It's time for another installment in the never-ending saga of Sony's security blunders. Hackers have reportedly infiltrated the company's movie site, accessing the sensitive information of more than a million accounts. The group, known as LulzSec, claims to have breached SonyPictures.com and swiped users' passwords, email and home addresses, dates of birth, along with any information submitted as part of Sony's data opt-ins.
Detailing the attack on PasteBin, LulzSec said it penetrated the company's infrastructure with a rudimentary SQL injection. Described as "one of the most primitive and common vulnerabilities," the group said it accessed everything with a single injection. In a truly embarrassing discovery, LulzSec reports that none of the user information was encrypted. In other words, Sony stored more than million user passwords in plaintext.

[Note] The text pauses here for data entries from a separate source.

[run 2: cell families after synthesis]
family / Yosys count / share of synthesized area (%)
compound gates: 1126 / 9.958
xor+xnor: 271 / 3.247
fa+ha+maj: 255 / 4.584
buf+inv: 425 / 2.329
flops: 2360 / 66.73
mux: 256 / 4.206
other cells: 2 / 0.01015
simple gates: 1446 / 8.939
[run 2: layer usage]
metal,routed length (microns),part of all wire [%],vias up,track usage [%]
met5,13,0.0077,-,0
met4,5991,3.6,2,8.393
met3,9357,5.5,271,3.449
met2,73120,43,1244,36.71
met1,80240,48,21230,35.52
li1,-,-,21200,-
Source: an optimization exercise on an open RTL-to-GDS flow (aim: small area, a short achievable clock period and few clock cycles per item). Production flows keep margins and buffers that such runs may drop.
At most, simulation tests tie the RTL to the original design; equivalence was not proved.
Power and IR drop assume default switching activity.

// bso_core
module bso_core #(
    parameter W = 64
) (
    input  wire         clk,
    input  wire         rst,           
    input  wire         req_valid,
    input  wire [39:0]  cmd,
    input  wire [W-1:0] a,
    input  wire [W-1:0] b,
    output reg          rsp_valid,
    output wire [W-1:0] rset,
    output wire [15:0]  rcnt,
    output reg          rflag,
    output reg  [1:0]   err
);
    localparam KA = 0;                 
    localparam NP = 29;                
    localparam [1:0] ERR_OK = 2'd0, ERR_EMPTY_SET = 2'd1,
                     ERR_INVALID_RANGE = 2'd2, ERR_ILLEGAL_OP = 2'd3;
    wire [5:0]  opc = cmd[5:0];
    wire [1:0]  rsv = cmd[7:6];
    wire [15:0] n1  = cmd[23:8];
    wire [15:0] n2  = cmd[39:24];
    wire go = req_valid & ~rst;
    localparam [3:0] F_AND = 4'b1000, F_OR = 4'b1110, F_XOR = 4'b0110,
                     F_NOTX = 4'b0011, F_CLR = 4'b0100, F_X = 4'b1100;
    reg [3:0] f;
    reg       rot_r, rot_l, mk_shl, mk_shr, mk_ext, shift_op;
    reg       c_clz, c_ctz, c_card, c_min, c_max;
    reg       g_sub, g_super, g_empty;
    reg       legal;
    always @(*) begin
        f = 4'b0000;
        rot_r = 1'b0; rot_l = 1'b0; mk_shl = 1'b0; mk_shr = 1'b0; mk_ext = 1'b0;
        shift_op = 1'b0;
        c_clz = 1'b0; c_ctz = 1'b0; c_card = 1'b0; c_min = 1'b0; c_max = 1'b0;
        g_sub = 1'b0; g_super = 1'b0; g_empty = 1'b0;
        legal = 1'b1;
        case (opc)
            6'h00, 6'h21:                 f = F_AND;
            6'h01, 6'h09, 6'h20, 6'h30:   f = F_OR;
            6'h02, 6'h0A, 6'h23, 6'h31:   f = F_XOR;
            6'h03, 6'h24:                 f = F_NOTX;
            6'h08, 6'h22, 6'h2F:          f = F_CLR;
            6'h04: begin f = F_X;   rot_l = 1'b1; mk_shl = 1'b1; shift_op = 1'b1; end
            6'h2B: begin f = F_OR;  rot_l = 1'b1; mk_shl = 1'b1; shift_op = 1'b1; end
  ...
Settings: LEC_CHECK=0, CAP_MARGIN=20, CORE_MARGIN=2, CORE_UTILIZATION=25, PLACE_DENSITY=0.35, SLEW_MARGIN=20; clock period 12.0 ns.
standard.sh (not shown) runs the stock make flow with config.mk's settings and CLKGATE_MAP_FILE= SYNTH_SCRIPT=/design/flow/synth_recipe.tcl, a recipe that flattens the netlist after the stock synthesis.
==> flow/flow/run.sh <==
#!/bin/bash
# Standard layout, with plain buffers (sky130_fd_sc_hd__buf_1) on the ports
# instead of the delay buffers buffer_ports picks by default.
set -euo pipefail
export BUFFER_PORTS_ARGS="-buffer_cell sky130_fd_sc_hd__buf_1"
bash standard.sh > standard.log 2>&1
The starting point went through all stages and came out clean.
Rerun with:
==> flow/run.sh (new file) <==
#!/bin/bash
# synth_recipe.tcl (not shown) runs the flow's synth.tcl, then flattens the netlist and writes it again
# the make line also repeats each setting of config.mk as NAME=value (left out here)
make -C /OpenROAD-flow-scripts/flow DESIGN_CONFIG=/design/flow/config.mk WORK_HOME=/design/flow/orfs CLKGATE_MAP_FILE= SYNTH_SCRIPT=/design/flow/synth_recipe.tcl finish
removed: flow/flow/run.sh
removed: flow/standard.sh
Result:
- The changed run finished clean
- cell count came out higher slightly
- count of clock-buffer cells in the layout came out higher by 1
- synthesized cell count stays the same
- register-to-register slack loses 110 ps
- design area came out higher by roughly a tenth
- global-route usage came out higher by 0.70 points
- area after synthesis is unchanged
- hold slack loses 6.1 ps
Function was not checked in any run of this note: the RTL went through the layout flow alone.

========
Setup of exp/tundra:
bso_core, a different RTL version from the one above (not shown whole).
Size: ~1,800 cells after synthesis, roughly 340 flip-flops, about 260 I/O pins.
export LEC_CHECK = 0
export CAP_MARGIN = 20
export CORE_MARGIN = 2
export CORE_UTILIZATION = 25
export CTS_CLUSTER_DIAMETER = 80
export CTS_CLUSTER_SIZE = 24
export PLACE_DENSITY = 0.35
export SLEW_MARGIN = 20
create_clock -name core_clock -period 12.0 [get_ports {clk}]
==> flow/flow/run.sh <==
#!/bin/bash
# Standard layout, with plain buffers (sky130_fd_sc_hd__buf_1) on the ports
# instead of the delay buffers buffer_ports picks by default, and timing
# repair aimed at a 3.4 ns period (setup margin 8.6 ns on the 12 ns clock).
set -euo pipefail
export BUFFER_PORTS_ARGS="-buffer_cell sky130_fd_sc_hd__buf_1"
export SETUP_SLACK_MARGIN=8.6
bash standard.sh > standard.log 2>&1
exp/tundra did not stop at any stage, and its layout met the timing, DRC and antenna checks.
Testbench counts of exp/tundra, summed over its fixed seeds: cycles 64,032, items 64,000.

"Why do you put such faith in a company that allows itself to become open to these simple attacks?" the group said. "This is disgraceful and insecure: they were asking for it." LulzSec has published the stolen data on The Pirate Bay. Besides tons of sensitive user information, the group included some 20,000 Sony music coupons, 67,000 "music codes," as well as the layout of Sony's database in case you want to pillage it yourself.
This breach follows a string of recent misfortunes. Sony was forced to disable its PSN and Qriocity services for more than a month after a massive security breach that affected tens of millions of users. That fiasco is projected to cost the company some $171 million and constributes to a massive $3.1 billion loss for its fiscal year 2010. Sony has faced several other attacks in recent months, which are becoming too numerous to list.